Multiple Transaction handling optimum solution

Hi All,

can anyone suggest how do we implement multiple transactions in one service with same connection.

  1. first call procedure
  2. Insert in to Table
  3. call another Procedure

can some one tell me the best way to use three transactions, for every operation i need one transaction boudary.
One failure should not affet other operation…

How would be the solution…like 3 start transactions and 3 commit transactions and only one rollback…?? please suggest the way to achive it

Thanks
prabhakar

The practice I follow is for each action that needs a transaction boundary, I create separate FLOW service. In this case, I’d create 3. Each would have the form:

SEQUENCE (exit on success)
…SEQUENCE (exit on failure)
…startTransaction

…commitTransaction
…SEQUENCE (exit on done)
…getLastError

…rollback

Then in your “main” FLOW service, call each of these services. Wrap this in a try/catch if desired.

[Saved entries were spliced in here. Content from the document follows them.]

Setup of JK:
## cpu
module cpu(
    input clk,
    input reset,
    output [7:0] address,
    input [7:0] from_memory,
    output write,
    output [7:0] to_memory
);
Size in the first run: roughly 1000 cells after synthesis, roughly 180 flip-flops, about 27 I/O pins, ~0.011 mm^2 of cells after synthesis.
Settings: LEC_CHECK=0, ABC_AREA=0, CAP_MARGIN=20, CELL_PAD_IN_SITES_GLOBAL_PLACEMENT=1, CORE_MARGIN=2, CORE_UTILIZATION=58, CTS_CLUSTER_SIZE=99, MAX_ROUTING_LAYER=met4, MIN_ROUTING_LAYER=met1, PLACE_DENSITY_LB_ADDON=0.15, SETUP_SLACK_MARGIN=0.51, SLEW_MARGIN=20; clock period 3.48 ns.
run.sh (not shown) runs the stock make flow with config.mk's settings and CLKGATE_MAP_FILE=.
What the final checks of JK revealed, after a flow that finished every stage, was a layout that fails on setup timing.
### JK -> MS
- CORE_UTILIZATION changed from 58 to 40
- CTS_CLUSTER_SIZE removed (was 99)
- MIN_ROUTING_LAYER removed (was met1)
- CELL_PAD_IN_SITES_GLOBAL_PLACEMENT removed (was 1)
- SETUP_SLACK_MARGIN removed (was 0.51)
- PLACE_DENSITY_LB_ADDON removed (was 0.15)
- MAX_ROUTING_LAYER removed (was met4)
- ABC_AREA removed (was 0)
- the clock period (ns, I/O delays scaled along) changed from 3.48 to 6.25
### Flow results
MS reached the final stage; the timing, DRC and antenna checks on its layout passed. JK → MS: global-route usage over all layers shows a reduction of 18 points, post-synthesis share of cell area spent on full adders, half adders and majority gates level. When MS is measured against JK, its logic share of the area turns out 3.2 points higher. MS against JK; cell depth of the worst setup path is down by more than 10%.
Edits applied to the flow inputs when going from MS to AL:
- CORE_UTILIZATION changed from 40 to 65
- the clock period (ns, I/O delays scaled along) changed from 6.25 to 4.33
[summary]
- STATUS run=AL STAGES=ALL_DONE FINAL_CHECKS=FAILED CAUSE=setup timing
- On AL: sequential share of layout area is 6.9 points lower than what MS gave.
- MS was routed with fewer vias than AL.
- Total global-route track usage was higher in the run labelled AL.
- Clock skew on AL is up relative to MS.
- AL against MS; routed wire length is up by more than a quarter.
- Against MS, AL reports a wire length of the first global-routing pass that is higher.
- Comparing MS and AL, the lower final standard cell area without fillers is on MS.
- AL vs MS — buffer count excluding the clock tree in the final layout climbed by more than 100%
- Compared with MS, in AL share of the clock period used by the worst path after layout went up, internal power component increased 0.0038 W, multi-input gate count comparable.
What TR does differently from AL at the input level:
- changing CORE_UTILIZATION from 65 to 66
- setting CTS_CLUSTER_SIZE to 40 for the first time
- changing the clock period (ns, I/O delays scaled along) from 4.33 to 5.0
[summary]
The design area of TR falls short of that of AL by about 12%. Against AL as the reference, TR delivers a lower power dissipated in sequential cells. TR finished all stages; however, its layout fails the closing checks, the failures being setup timing. The sum of negative setup slack number comes out higher for TR vs AL. Taking AL as the reference, in TR number of synthesized flops with an enable pin did not really move; global-route usage went down. Compared to AL, the routing of TR uses less wire. Cell count after placement in TR is about 6% below AL. [compare] base=AL new=TR: count of non-filler cells in the finished layout shrank by 136; final core area utilization shrank by 8.0 points; met3 wire length shrank by 41%; number of setup buffers added after CTS shrank by 22.
diff inputs: TR => PW
- CAP_MARGIN: 20 -> 25
- SLEW_MARGIN: 20 -> 15
- ABC_AREA: unset -> 1
- CTS_CLUSTER_SIZE: 40 -> unset
- CORE_UTILIZATION: 66 -> 40
- the clock period (ns, I/O delays scaled along): 5.0 -> 7.0
Notes after the runs:
In summary, PW completed successfully, with a layout that passed the timing, DRC and antenna checks. Setup slack on PW is ahead of TR. Cmp PW and TR / utilization / higher: TR. Re number of maximum-capacitance constraint violations: no difference whatsoever between PW and TR. Between TR and PW, met3 demand-to-capacity share in global routing decreased. TR ended up with register to register as its kind of critical path; PW ended up with register to output pin. Lower number of setup violations in the final report was reported by PW, not TR. There was hardly any difference in area used by sequential logic in the layout between PW and TR. Of PW and TR, TR shows the higher clock power share, with PW below it. Re final area: PW and TR aren't equal, and the higher value belongs to PW. Looking only at register share of the cell area, and setting everything else aside, the higher value of PW and TR goes to TR. Final worst-path cycle share, PW and TR: lower on PW.


cpu again, from the RTL that the note above started with.
make LEC_CHECK=0 CAP_MARGIN=20 CELL_PAD_IN_SITES_DETAIL_PLACEMENT=1 CELL_PAD_IN_SITES_GLOBAL_PLACEMENT=2 CORE_ASPECT_RATIO=1.4 CORE_MARGIN=6 CORE_UTILIZATION=36 CTS_CLUSTER_DIAMETER=233 MIN_ROUTING_LAYER=met2 SLEW_MARGIN=20 finish   # period 4.72 ns
The starting point produced a layout that fails on setup timing.
Edit:
CELL_PAD_IN_SITES_DETAIL_PLACEMENT = default   (was 1)
CELL_PAD_IN_SITES_GLOBAL_PLACEMENT = default   (was 2)
CORE_ASPECT_RATIO = default   (was 1.4)
CORE_MARGIN = 2   (was 6)
CORE_UTILIZATION = 58   (was 36)
CTS_CLUSTER_DIAMETER = default   (was 233)
MIN_ROUTING_LAYER = default   (was met2)
clock period = 4.33 ns   (was 4.72 ns; I/O delays follow)
=>
- The changed run produced a layout that fails on setup timing
- maximum frequency grows by 2.4%
- global-route usage shrinks by 2.2 points
- worst hold slack improved by 180 ps
Edit:
ABC_AREA = 1   (was default)
CELL_PAD_IN_SITES_GLOBAL_PLACEMENT = 0   (was default)
CORE_UTILIZATION = 72   (was 58)
CTS_CLUSTER_SIZE = 28   (was default)
MAX_ROUTING_LAYER = met4   (was default)
MIN_ROUTING_LAYER = met1   (was default)
PLACE_DENSITY = 0.65   (was default)
clock period = 3.77 ns   (was 4.33 ns; I/O delays follow)
Outcome:
- This time the run failed in global routing (5_1_grt) on GRT-0232
- die area fell by 11%
- synthesized area rose by 11%
- synthesized cell count rose by 44%
Edit:
CELL_PAD_IN_SITES_GLOBAL_PLACEMENT = default   (was 0)
CORE_UTILIZATION = 68   (was 72)
CTS_CLUSTER_SIZE = default   (was 28)
MAX_ROUTING_LAYER = default   (was met4)
MIN_ROUTING_LAYER = default   (was met1)
PLACE_DENSITY = default   (was 0.65)
clock period = 4.5 ns   (was 3.77 ns; I/O delays follow)
- Now the flow finished clean
- synthesized area does not change
- synthesized cell count stays the same
- die size went up by 5.7%
Power is estimated from default activity; no workload was simulated.
Setup of exp/yarrow:
==> flow/design.v <==
`timescale 1ns / 1ps
module CordicMachine(
	input clk,
	input [12:0] x_0,
	input [12:0] y_0,
	input [12:0] z_0,
	input [31:0] stage,
	output reg [12:0] x_N,
	output reg [12:0] y_N,
	output reg [12:0] z_N
);
	reg [12:0] arctan [12:0];
	initial begin
	arctan[0] = 13'b0101101000000;
	arctan[1] = 13'b0011010100100;
	arctan[2] = 13'b0001110000010;
	arctan[3] = 13'b0000111001000;
	arctan[4] = 13'b0000011100100;
	arctan[5] = 13'b0000001110010;
	arctan[6] = 13'b0000000111001;
	arctan[7] = 13'b0000000011100;
	arctan[8] = 13'b0000000001110;
	arctan[9] = 13'b0000000000111;
	arctan[10] = 13'b0000000000011;
	arctan[11] = 13'b0000000000001;
	arctan[12] = 13'b0000000000000;
	end
	wire signed [12:0] x_s = x_0;
	wire signed [12:0] y_s = y_0;
	wire [12:0] x_sh = x_s >>> stage;
	wire [12:0] y_sh = y_s >>> stage;
	always @(posedge clk) begin
		if (stage != 10) begin
			x_N <= z_0[12] ? x_0 + y_sh : x_0 - y_sh;
			y_N <= z_0[12] ? y_0 - x_sh : y_0 + x_sh;
			z_N <= z_0[12] ? z_0 + arctan[stage] : z_0 - arctan[stage];
		end
	end
endmodule
`timescale 1ns / 1ps
module Cordic(
	input clk, 
	input [12:0] x_0,
	input [12:0] y_0,
	input [12:0] z_0,
	output [12:0] x_N,
	output [12:0] y_N,
	output [12:0] z_N
);
	wire [12:0] x0, y0, z0;
	wire [12:0] x1, y1, z1;
	wire [12:0] x2, y2, z2;
	wire [12:0] x3, y3, z3;
	wire [12:0] x4, y4, z4;
	wire [12:0] x5, y5, z5;
	wire [12:0] x6, y6, z6;
	wire [12:0] x7, y7, z7;
	wire [12:0] x8, y8, z8;
	wire [12:0] x9, y9, z9;
	CordicMachine C1 (.clk(clk), .x_0(x_0), .y_0(y_0), .z_0(z_0), .stage(0), .x_N(x0), .y_N(y0), .z_N(z0));
	CordicMachine C2 (.clk(clk), .x_0(x0), .y_0(y0), .z_0(z0), .stage(1), .x_N(x1), .y_N(y1), .z_N(z1));
	CordicMachine C3 (.clk(clk), .x_0(x1), .y_0(y1), .z_0(z1), .stage(2), .x_N(x2), .y_N(y2), .z_N(z2));
	CordicMachine C4 (.clk(clk), .x_0(x2), .y_0(y2), .z_0(z2), .stage(3), .x_N(x3), .y_N(y3), .z_N(z3));
	CordicMachine C5 (.clk(clk), .x_0(x3), .y_0(y3), .z_0(z3), .stage(4), .x_N(x4), .y_N(y4), .z_N(z4));
	CordicMachine C6 (.clk(clk), .x_0(x4), .y_0(y4), .z_0(z4), .stage(5), .x_N(x5), .y_N(y5), .z_N(z5));
	CordicMachine C7 (.clk(clk), .x_0(x5), .y_0(y5), .z_0(z5), .stage(6), .x_N(x6), .y_N(y6), .z_N(z6));
	CordicMachine C8 (.clk(clk), .x_0(x6), .y_0(y6), .z_0(z6), .stage(7), .x_N(x7), .y_N(y7), .z_N(z7));
	CordicMachine C9 (.clk(clk), .x_0(x7), .y_0(y7), .z_0(z7), .stage(8), .x_N(x8), .y_N(y8), .z_N(z8));
	CordicMachine C10 (.clk(clk), .x_0(x8), .y_0(y8), .z_0(z8), .stage(9), .x_N(x9), .y_N(y9), .z_N(z9));
	assign x_N = x9;
	assign y_N = y9;
	assign z_N = z9;
endmodule
Settings: LEC_CHECK=0, ABC_AREA=0, CAP_MARGIN=20, CORE_ASPECT_RATIO=1.23, CORE_MARGIN=2, CORE_UTILIZATION=72, CTS_CLUSTER_DIAMETER=397, CTS_CLUSTER_SIZE=97, PLACE_DENSITY=0.39, SLEW_MARGIN=20, TNS_END_PERCENT=10; clock period 2.39 ns.
run.sh (not shown) runs the stock make flow with config.mk's settings and CLKGATE_MAP_FILE=.
exp/yarrow: GRT-0116 in global routing -> run aborted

This approach keeps the services from being too cluttered with a bunch of sequences.

Thank you reamon, will try in this way. It seems to be the best optimum way.

IF one failure should not affect the other operation then they shouldn’t be in the same flow service at all, don’t make the flow service do more than is necessary to accomplish a given task. If they are related then Rob’s suggestion is the preferred way to handle multiple transactions within the same flow service.

I’m afraid (from just looking at it) this will not work since if ‘do DB call’ fails, the transaction ID will not be available in the rollback sequence. startTransaction should be called before the first (exit on success) sequence, not from within the ‘exit on failure’ one.

The transaction ID is available in the pipeline document returned by getLastError. That’s what I meant by "extract transaction ID from pipeline–meaning the var, not the pipeline directly.

You can move the startTransaction outside of the “try” sequence if desired. In that case, it will be available directly in the pipeline in the “catch” sequence.